Perjalanan yang singkat dengan Nani. Karena kami hanya bisa menikmati waktu bersama ya segitu saja. Sebentar. Sebentar yang relatif. Kalau bisa ku bilang dia hebat, maka iya dia hebat. Nani meninggalkan kesan yang sangat mendalam padaku. Aku masih ingat dimana pertama kali bertemu dengannya. Dan disana pula aku memiliki pengalaman yang akan kusimpan dalam waktu yang lama. Lama yang relatif.
Diantara banyak pilihan aku memilih Nani. Mungkin disitu ada Eli, Mala, Putri, atau Laya. Tapi tetap aku memilih Nani untuk berkenalan. Kesan pertama yang menakjubkan. Gambaran yang paling pertama aku dapat darinya manis. Sangat manis. Begitu juga harapanku padanya, manis sampai di titik akhir aku harus berpisah dengannya. Manis hingga untuk menunda perjumpaan selanjutnya.
Interaksi pun terjalin dari hubungan yang diawali kehangatan. Kehangatannya itu bersikap manis dan ceria. Membawaku dalam suasana kegirangan. Dalam euforia gila itu aku tak henti bercerita pada temanku Daus. Tentu aku tidak akan lupa sama Daus. Daus lah yang menjadi wingman-ku untuk berkenalan dengan Nani. “Us, Nani manis sekali Us. Aku suka banget!”, wajah sumringah terlukis di mukaku yang tidak ekspresif. Dari awal aku bilang manis, manis, manis terus, memang semanis apa sih si Nani? Iya dia tuh… manis. Kapan-kapan mungkin kamu juga harus berkenalan dengannya.
Tapi namanya berhubungan, tidak selamanya kita berada dalam kehangatan. Itu hanya hangat-hangat tahi ayam. Ketika sudah agak lama aku berkomunikasi dengannya dia pun berubah. Mulai menampakkan sisi lain darinya. Membawa kepahitan untuk menyentuhku. Pada saat itu aku masih berusaha menerima, karena masih ada sedikit pengharapan: “Mungkin dia dapat kembali manis seperti pertama kali jumpa”, begitu pikirku. Syahdan, itu hanya menjadi ekspektasi yang tak pernah bertemu realita. Hubunganku dengannya ternyata tidak pernah membaik. Semakin pahit, semakin pahit, dan semakin pahit ketika suasana semakin mendingin. Aku kecewa. Kenapa kamu begitu padaku Nani? Apakah memang semua yang kenal denganmu kau tempeli grafik emosi seperti itu? Atau kau hanya berikan itu khusus kepadaku. Kamu tidak tahu frustasi bisa mendekap dalam pikiranku. Karena kamu.

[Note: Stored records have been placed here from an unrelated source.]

This is an optimization exercise on Yosys and OpenROAD, whose aim is small area, a short achievable clock period and few clock cycles per item, not a production implementation. Only simulation tests tie the RTL to the original design; equivalence was not proved.

// pedal_plausibility_filter
module pedal_plausibility_filter (
  input  logic                 clk,
  input  logic                 rst,
  input  logic                 sample_valid,
  output logic                 sample_ready,
  input  ppf_pkg::sample_t     sample,
  output logic                 result_valid,
  input  logic                 result_ready,
  output ppf_pkg::result_t     result,
  input  logic                 cfg_valid,
  output logic                 cfg_ready,
  input  ppf_pkg::reg_index_t  cfg_index,
  input  logic [ppf_pkg::CFG_W-1:0] cfg_data
);
export LEC_CHECK = 0
export ABC_AREA = 1
export CAP_MARGIN = 20
export CORE_MARGIN = 2
export CORE_UTILIZATION = 50
export CTS_BUF_LIST = sky130_fd_sc_hd__clkbuf_8
export PLACE_DENSITY = 0.65
export SETUP_SLACK_MARGIN = 0.5
export SLEW_MARGIN = 20
create_clock -name core_clock -period 7.0 [get_ports {clk}]
run.sh (not shown) runs the stock make flow with config.mk's settings and CLKGATE_MAP_FILE= SYNTH_SCRIPT=/design/flow/synth_recipe.tcl, a recipe that flattens the netlist after the stock synthesis.
Testbench counts at the start, summed over its fixed seeds: cycles 1,664, items 1,600.
Rerun with:
Settings changed: CORE_UTILIZATION 50 to 60, CTS_BUF_LIST sky130_fd_sc_hd__clkbuf_8 to default, PLACE_DENSITY 0.65 to 0.7, SETUP_SLACK_MARGIN 0.5 to 1.0.
Outcome:
- synthesized area does not change
- worst setup slack got worse by 7.7 ps
- critical path depth is unchanged
- non-clock buffer count rose by 97
- worst hold slack hardly moves
- flip-flop and latch count stays the same
- final cell count drops slightly
Rerun with:
Settings changed: CORE_UTILIZATION 60 to 55, SETUP_SLACK_MARGIN 1.0 to 0.65.
Final area goes down by about 4%.
Worst hold slack got worse by 20 ps.
Sequential cell count is unchanged.
Sequential share of layout area goes up by 0.83 points.
Via count goes down by about 2%.

Another version of the RTL of pedal_plausibility_filter (not shown whole).
Size: ~4,700 cells after synthesis, ~330 flip-flops, roughly 35,000 um^2 of cells after synthesis.
clock: 7.0 ns
lec_check: 0
abc_area: 1
cap_margin: 20
core_margin: 2
core_utilization: 50
place_density: 0.65
setup_slack_margin: 1.3
slew_margin: 20
Testbench counts at the start, summed over its fixed seeds: cycles 1,664, items 1,600.
Background: an optimization exercise with open tools, aiming at small area, a short achievable clock period and few clock cycles per item. Do not read the settings as production practice.
The RTL was checked by simulation tests, not by an equivalence proof against the original design.
No activity file was given, so power comes from the tool's default toggle rates.

== red ==
Design lru_ordered_history_set, start of the top module:
module lru_ordered_history_set #(
    parameter int ENTRIES        = 16,
    parameter int FOOTPRINT_BITS = 64
) (
    input  logic                                 clk,
    input  logic                                 rst_n,
    input  logic                                 in_valid,
    output logic                                 in_stall,
    input  logic [1:0]                           cmd,
    input  logic [lohs_pkg::KEY_W-1:0]           offset_key,
    input  logic [lohs_pkg::KEY_W-1:0]           address_key,
    input  logic [lohs_pkg::FP_PORT_W-1:0]       entry_footprint,
    output logic                                 out_valid,
    input  logic                                 out_stall,
    output logic                                 hit,
    output logic [lohs_pkg::SLOT_PORT_W-1:0]     slot,
    output logic [lohs_pkg::FP_PORT_W-1:0]       found_footprint,
    output logic [lohs_pkg::FILL_PORT_W-1:0]     fill_count
);
    localparam int SLOT_W  = (ENTRIES > 1) ? $clog2(ENTRIES) : 1;
    localparam int COUNT_W = $clog2(ENTRIES + 1);
    logic [ENTRIES-1:0]                      cell_wr;
    logic [ENTRIES-1:0]                      cell_eq_o;
    logic [ENTRIES-1:0]                      cell_eq_a;
    logic [ENTRIES-1:0][FOOTPRINT_BITS-1:0]  cell_fp;
    logic [lohs_pkg::KEY_W-1:0]              wr_okey;
    logic [lohs_pkg::KEY_W-1:0]              wr_akey;
    logic [FOOTPRINT_BITS-1:0]               wr_fp;
    lohs_ctrl #(
        .ENTRIES        (ENTRIES),
        .FOOTPRINT_BITS (FOOTPRINT_BITS),
        .SLOT_W         (SLOT_W),
  ...
Size: about 8,300 cells after synthesis, about 3,600 flip-flops, ~270 I/O pins.
Settings: LEC_CHECK=0, CAP_MARGIN=20, CORE_MARGIN=2, CORE_UTILIZATION=55, CTS_BUF_LIST=sky130_fd_sc_hd__clkbuf_16, CTS_CLUSTER_DIAMETER=80, CTS_CLUSTER_SIZE=25, SETUP_SLACK_MARGIN=5, SLEW_MARGIN=20; clock period 9.0 ns.
standard.sh (not shown) runs the stock make flow with config.mk's settings and CLKGATE_MAP_FILE= SYNTH_SCRIPT=/design/flow/synth_recipe.tcl, a recipe that flattens the netlist after the stock synthesis.
==> flow/flow/run.sh <==
#!/bin/bash
set -euo pipefail
MARGIN=$(cat flow/margin.txt)
bash standard.sh SETUP_SLACK_MARGIN=$MARGIN "BUFFER_PORTS_ARGS=-buffer_cell sky130_fd_sc_hd__buf_4" finish > make_finish.log 2>&1
==> flow/flow/margin.txt <==
5.7
Testbench counts of red, summed over its fixed seeds: cycles 32,024, items 32,000.
For blue, these inputs were changed with respect to red:
Settings: a change of CORE_UTILIZATION from 55 to 62; an added PLACE_DENSITY of 0.66.
[summary]
- blue ended up with offset_key[57] as its first element of the critical path; red ended up with u_ctrl.o_res[17].
- blue and red ended up with roughly the same minimum hold slack.
- Between red and blue, the difference in share of the clock period used by the worst path after layout is negligible.
- Summary of the comparison: latest clock arrival within the worst-skew pair is lower in blue, relative to red.
- As far as area share of fa/ha/maj cells after synthesis is concerned, blue and red perform about the same.
For green, these inputs were changed with respect to blue:
Settings: CTS_CLUSTER_DIAMETER: 80 -> 90; CTS_CLUSTER_SIZE: 25 -> 30; PLACE_DENSITY: 0.66 -> unset; CORE_UTILIZATION: 62 -> 55.
### Flow results
green completed end to end; final checks failed (max-slew violations). Changes observed in green relative to blue: final cycle utilization of the critical path went down by 0.48 points; net switching power figure went up by 0.069 mW. In the flow results for blue and green, the well-tap cell count is larger on green. Diff blue -> green: initial antenna violation count picked up an extra 4; worst hold slack neither gained nor lost much; quantity of gates resized following cts picked up an extra about 17%; number of nets in the layout neither gained nor lost much.
The inputs of orange differ from those of green as listed below.
Settings: GPL_TIMING_DRIVEN: unset -> 0; CTS_CLUSTER_DIAMETER: 90 -> 80; CTS_CLUSTER_SIZE: 30 -> 25; PLACE_DENSITY: unset -> 0.66; CORE_UTILIZATION: 55 -> 62.
==> flow/flow/run.sh <==
#!/bin/bash
set -euo pipefail
MARGIN=$(cat flow/margin.txt)
ARGS=(SETUP_SLACK_MARGIN=$MARGIN "BUFFER_PORTS_ARGS=-buffer_cell sky130_fd_sc_hd__buf_4")
bash standard.sh "${ARGS[@]}" place > make_place.log 2>&1
ODB=$PWD/orfs/results/$FLOW_PLATFORM/lru_ordered_history_set/base/3_place.odb openroad -no_init -exit flow/out_regs.tcl > out_regs.log 2>&1
bash standard.sh "${ARGS[@]}" finish > make_finish.log 2>&1
==> flow/flow/margin.txt <==
6.0
==> flow/flow/out_regs.tcl (new file) <==
# For each output port: move its buffer next to the pin and, when the
# buffer's input comes straight from a register with no other load, move that
# register next to it too; then legalize the placement.
read_db $::env(ODB)
set block [ord::get_db_block]
set core [$block getCoreArea]
set cx0 [expr [$core xMin] + 2000]; set cx1 [expr [$core xMax] - 12000]
set cy0 [expr [$core yMin] + 3000]; set cy1 [expr [$core yMax] - 3000]
proc clamp {v lo hi} { expr {$v < $lo ? $lo : ($v > $hi ? $hi : $v)} }
set moved 0
foreach bt [$block getBTerms] {
  if {[$bt getIoType] ne "OUTPUT"} { continue }
  set bb [$bt getBBox]
  set tx [clamp [expr ([$bb xMin] + [$bb xMax]) / 2] $cx0 $cx1]
  set ty [clamp [expr ([$bb yMin] + [$bb yMax]) / 2] $cy0 $cy1]
  set net [$bt getNet]
  foreach it [$net getITerms] {
    if {![$it isOutputSignal]} { continue }
    set buf [$it getInst]
    $buf setLocation $tx $ty
    incr moved
    foreach bi [$buf getITerms] {
      if {![$bi isInputSignal]} { continue }
      set n2 [$bi getNet]
      if {$n2 eq "NULL"} { continue }
      if {[llength [$n2 getITerms]] != 2} { continue }
      foreach it3 [$n2 getITerms] {
        if {![$it3 isOutputSignal]} { continue }
        set ff [$it3 getInst]
        set m [[$ff getMaster] getName]
        if {![string match "*__df*" $m] && ![string match "*__edf*" $m]} { continue }
        $ff setLocation $tx $ty
        incr moved
      }
    }
  }
}
puts "moved $moved cells"
detailed_placement
check_placement -verbose
write_db $::env(ODB)
--- outcome ---
- Of green and orange, only orange finishes the flow clean.
- The layout from green, despite a flow that completed every stage, fails the layout checks, with the failing checks listed as max-slew violations.
- orange ended up with more standard cells than green.
- The sequential share of layout area reported for orange is smaller than that of green by 9.6 points.
- Compared with green, orange shows a portion of total power attributed to combinational logic that is 4.0 points higher.
- orange has less setup slack than green.
- Diff green and orange: total power consumption of the routed design lower in green
- Total internal power (orange over green): increase, 6.7%
- orange reports its cell with the largest stage delay on the worst path as sky130_fd_sc_hd__nand4_1 while green reports sky130_fd_sc_hd__nor4_1.
- Sort green and orange by routed wire length, ascending, and green comes first.

## afterwards: timing with drivers on the ports
The results above use ideal ports. As a check the final layouts listed here were re-extracted and re-timed, cells and wires unchanged.
Step 1, drivers: a clkbuf_16 drives clk and a buf_2 each remaining input, both assumed.
Step 2 times the ports against the registers' clock, not the clock port: input delays grow and output delays shrink by t, the midpoint of the rising clock arrivals with the driver on.
Slacks: ideal ports / drivers / drivers and shift; pairs: ideal ports / drivers.
| run | t (ns) | setup slack, ns | worst hold slack (ns) | worst setup path after step 2 | worst register clock-pin slew, ns |
|---|---|---|---|---|---|
| red | 1.002 | 5.501 / 5.398 / 4.630 | 0.463 / 0.463 / 0.463 | input to register | 0.11 / 0.11 |
| blue | 0.989 | 5.514 / 5.423 / 4.525 | 0.463 / 0.463 / 0.463 | input to register | 0.11 / 0.11 |
| green | 0.958 | 5.557 / 5.470 / 4.605 | 0.465 / 0.465 / 0.465 | input to register | 0.12 / 0.12 |
| orange | 1.000 | 5.275 / 5.333 / 4.333 | 0.460 / 0.460 / 0.460 | input to register | 0.11 / 0.11 |
The setup slack of blue, which loses most, moves by -0.091 ns with the drivers and by -0.989 ns with both steps.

Nani.. oh Nani.. aku tak tahan lagi padamu. Cukup aku belajar darimu, kalau aku bisa kecewa juga dengan makhluk sepertimu. Nani.. oh Nani.. biarlah kau berkesan tapi kau tutup kisah ini dengan pahit.
*) Cerita untuk biji kopi Gunung Halu dengan penyajian aeropress. Biji yang tersimpan di jar sangat menggambarkan rasanya yang manis ketika diminum. Betul saja, untuk seruputan ketika hangat dia sangat manis sekali. Semakin dingin, dan semakin dingin suhu kopi setelah diseduh, manisnya kian tertutup dan rasa yang paling akhir terasa di mulut adalah hanya pahit. Sebenarnya tidak kecewa dengan rasanya. Berkesan dan lucu untuk diingat.